(Task goal) Every line of the entries below that includes "instances" belongs in the answer, copied as written.
(Exercise inputs begins)
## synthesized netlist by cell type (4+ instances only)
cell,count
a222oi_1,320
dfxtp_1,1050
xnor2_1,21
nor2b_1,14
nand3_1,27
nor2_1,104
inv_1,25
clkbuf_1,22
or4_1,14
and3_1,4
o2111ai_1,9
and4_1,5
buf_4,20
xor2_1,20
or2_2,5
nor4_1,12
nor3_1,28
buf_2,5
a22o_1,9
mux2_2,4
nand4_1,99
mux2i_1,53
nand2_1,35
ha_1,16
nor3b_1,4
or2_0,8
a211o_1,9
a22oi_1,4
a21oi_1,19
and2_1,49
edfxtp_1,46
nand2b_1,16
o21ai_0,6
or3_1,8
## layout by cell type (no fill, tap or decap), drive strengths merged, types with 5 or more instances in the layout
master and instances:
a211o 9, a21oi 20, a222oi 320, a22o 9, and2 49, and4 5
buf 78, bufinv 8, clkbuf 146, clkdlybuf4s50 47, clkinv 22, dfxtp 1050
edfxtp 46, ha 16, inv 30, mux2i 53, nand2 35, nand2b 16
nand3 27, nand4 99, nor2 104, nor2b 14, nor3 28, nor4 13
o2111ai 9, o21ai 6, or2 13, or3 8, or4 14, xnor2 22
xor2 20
Source: an optimization exercise on an open RTL-to-GDS flow (aim: small area, a short achievable clock period and few clock cycles). Production flows keep margins and buffers that such runs may drop. No functional check of the RTL was part of any run shown here. No activity file was given, so power comes from the tool's default toggle rates.

### design/flow/design.v
package sls_pkg;
  localparam int unsigned DEF_CAPACITY = 16;
  localparam int unsigned VAL_W        = 32;
  localparam logic signed [VAL_W-1:0] MISS_VALUE = -32'sd99999;
  typedef enum logic [1:0] {
    CMD_INSERT     = 2'd0,
    CMD_REMOVE_AT  = 2'd1,
    CMD_REMOVE_VAL = 2'd2,
    CMD_GET        = 2'd3
  } cmd_t;
  typedef enum logic [1:0] {
    ST_DONE = 2'd0,
    ST_FULL = 2'd1,
    ST_MISS = 2'd2
  } status_t;
endpackage
From an optimization exercise on the open Yosys and OpenROAD flow, aimed at small area, a short achievable clock period and few clock cycles per item; shortcuts taken in it are not production practice.
At most, simulation tests tie the RTL to the original design; equivalence was not proved.
No activity file was given, so power comes from the tool's default toggle rates.

Setup of run R:
==> module relu_drain, before the edit <==
module relu_drain (
    input  logic                                                   clk,
    input  logic                                                   reset,
    input  logic                                                   drain_start,
    input  logic [conv_pkg::NUM_OUT_MAPS-1:0][conv_pkg::ACC_W-1:0] acc_s,
    input  logic [conv_pkg::NUM_OUT_MAPS-1:0][conv_pkg::ACC_W-1:0] acc_c,
    output logic                                                   out_valid,
    input  logic                                                   out_ready,
    output logic [conv_pkg::ACC_W-1:0]                             out_data,
    output logic [conv_pkg::MAP_W-1:0]                             out_map,
    output logic                                                   drain_done
);
    logic                         xfer;
    logic                         last_map;
    logic                         load;
    logic [conv_pkg::NUM_OUT_MAPS-1:0] rd_sel;
    logic [conv_pkg::NUM_OUT_MAPS-1:0] rd_sel_n;
    logic [conv_pkg::ACC_W-1:0]        sel_s;
    logic [conv_pkg::ACC_W-1:0]        sel_c;
    logic [conv_pkg::ACC_W-1:0]        res;
    assign xfer       = out_valid && out_ready;
    assign last_map   = (out_map == conv_pkg::MAP_W'(conv_pkg::NUM_OUT_MAPS - 1));
    assign drain_done = xfer && last_map;
    assign load       = drain_start || (xfer && !last_map);
    always_comb begin
        sel_s = '0;
        sel_c = '0;
        for (int m = 0; m < conv_pkg::NUM_OUT_MAPS; m++) begin
            sel_s = sel_s | ({conv_pkg::ACC_W{rd_sel[m]}} & acc_s[m]);
            sel_c = sel_c | ({conv_pkg::ACC_W{!rd_sel_n[m]}} & acc_c[m]);
        end
    end
    assign res = sel_s + sel_c;
    always_ff @(posedge clk) begin
        if (reset) begin
            out_valid <= 1'b0;
            out_map   <= '0;
            rd_sel    <= conv_pkg::NUM_OUT_MAPS'(1);
            rd_sel_n  <= ~conv_pkg::NUM_OUT_MAPS'(1);
        end else begin
            if (drain_start) begin
                out_valid <= 1'b1;
                out_map   <= '0;
            end else if (xfer) begin
                if (last_map) out_valid <= 1'b0;
                else out_map <= out_map + 1'b1;
            end
            if (load) begin
                rd_sel   <= {rd_sel[conv_pkg::NUM_OUT_MAPS-2:0], rd_sel[conv_pkg::NUM_OUT_MAPS-1]};
                rd_sel_n <= {rd_sel_n[conv_pkg::NUM_OUT_MAPS-2:0], rd_sel_n[conv_pkg::NUM_OUT_MAPS-1]};
            end
        end
    end
    always_ff @(posedge clk) begin
        if (load) out_data <= res[conv_pkg::ACC_W-1] ? '0 : res;
    end
endmodule
export LEC_CHECK = 0
export ABC_AREA = 0
export CAP_MARGIN = 20
export CORE_MARGIN = 2
export CORE_UTILIZATION = 40
export CTS_BUF_LIST = sky130_fd_sc_hd__clkbuf_4 sky130_fd_sc_hd__clkbuf_8 sky130_fd_sc_hd__clkbuf_16
export CTS_CLUSTER_DIAMETER = 140
export CTS_CLUSTER_SIZE = 25
export SLEW_MARGIN = 20
export TNS_END_PERCENT = 0
create_clock -name core_clock -period 10.0 [get_ports {clk}]
standard.sh (not shown) runs the stock make flow with config.mk's settings and CLKGATE_MAP_FILE= SYNTH_SCRIPT=/design/flow/synth_recipe.tcl, a recipe that flattens the netlist after the stock synthesis.
==> flow/flow/run.sh <==
#!/bin/bash
set -euo pipefail
bash standard.sh SETUP_SLACK_MARGIN=7 "BUFFER_PORTS_ARGS=-buffer_cell sky130_fd_sc_hd__buf_2" finish > standard_flow.log 2>&1
Run R ended with every stage complete and zero timing, DRC or antenna violations.
Changes in run E relative to run R:
diff --git a/flow/design.v b/flow/design.v
--- a/flow/design.v
+++ b/flow/design.v
@@ -371,6 +371,7 @@
     logic                         xfer;
     logic                         last_map;
     logic                         load;
+    localparam logic [conv_pkg::NUM_OUT_MAPS-1:0] SEL_MAP0 = 1;
     logic [conv_pkg::NUM_OUT_MAPS-1:0] rd_sel;
     logic [conv_pkg::NUM_OUT_MAPS-1:0] rd_sel_n;
     logic [conv_pkg::ACC_W-1:0]        sel_s;
@@ -393,8 +394,8 @@
         if (reset) begin
             out_valid <= 1'b0;
             out_map   <= '0;
-            rd_sel    <= conv_pkg::NUM_OUT_MAPS'(1);
-            rd_sel_n  <= ~conv_pkg::NUM_OUT_MAPS'(1);
+            rd_sel    <= SEL_MAP0;
+            rd_sel_n  <= ~SEL_MAP0;
         end else begin
             if (drain_start) begin
                 out_valid <= 1'b1;
u_drain.out_data[26] as the capturing element of the worst setup path was reported by run R, and out_data[21] by run E.
Compared with run R, in run E wire length saw a decrease, overall power saw a decrease, worst path setup slack after routing saw a decrease, cell area after layout saw an increase, placement-stage cell area saw little to no change.
Testbench counts of run E, summed over its fixed seeds: cycles 11,078, items 6,015.
The RTL of run R was laid out without a check of its function.

-- port drivers added, routing unchanged --
No port has a modelled driver above. Below, the same layouts with a new extraction and two added sets of constraints.
Step 1: set_driving_cell puts a clkbuf_16 on clk and a buf_2 on each other input, an assumption about the parent block.
Step 2 also shifts input and output timing later by t, the mid clock arrival at the registers, as if the neighbouring blocks saw the same clock.
Slacks: ideal ports / drivers / drivers and shift; pairs: ideal ports / drivers.
| run | t (ns) | setup WS [ns] | latest minus earliest clock arrival (ns) | worst data-port slew with drivers (ns) | cell pins on the clock port's net |
|---|---|---|---|---|---|
| run R | 0.748 | 6.718 / 6.660 / 6.250 | 0.046 / 0.047 | 0.08 | 1 |
| run E | 0.750 | 6.633 / 6.560 / 6.094 | 0.055 / 0.055 | 0.07 | 1 |
After both steps setup and hold are still met in every run listed. The setup slack of run E, which loses most, moves by -0.073 ns with the drivers and by -0.539 ns with both steps.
(Exercise inputs ends)
(Result of this exercise)
## synthesized netlist by cell type (4+ instances only)
## layout by cell type (no fill, tap or decap), drive strengths merged, types with 5 or more instances in the layout
master and instances:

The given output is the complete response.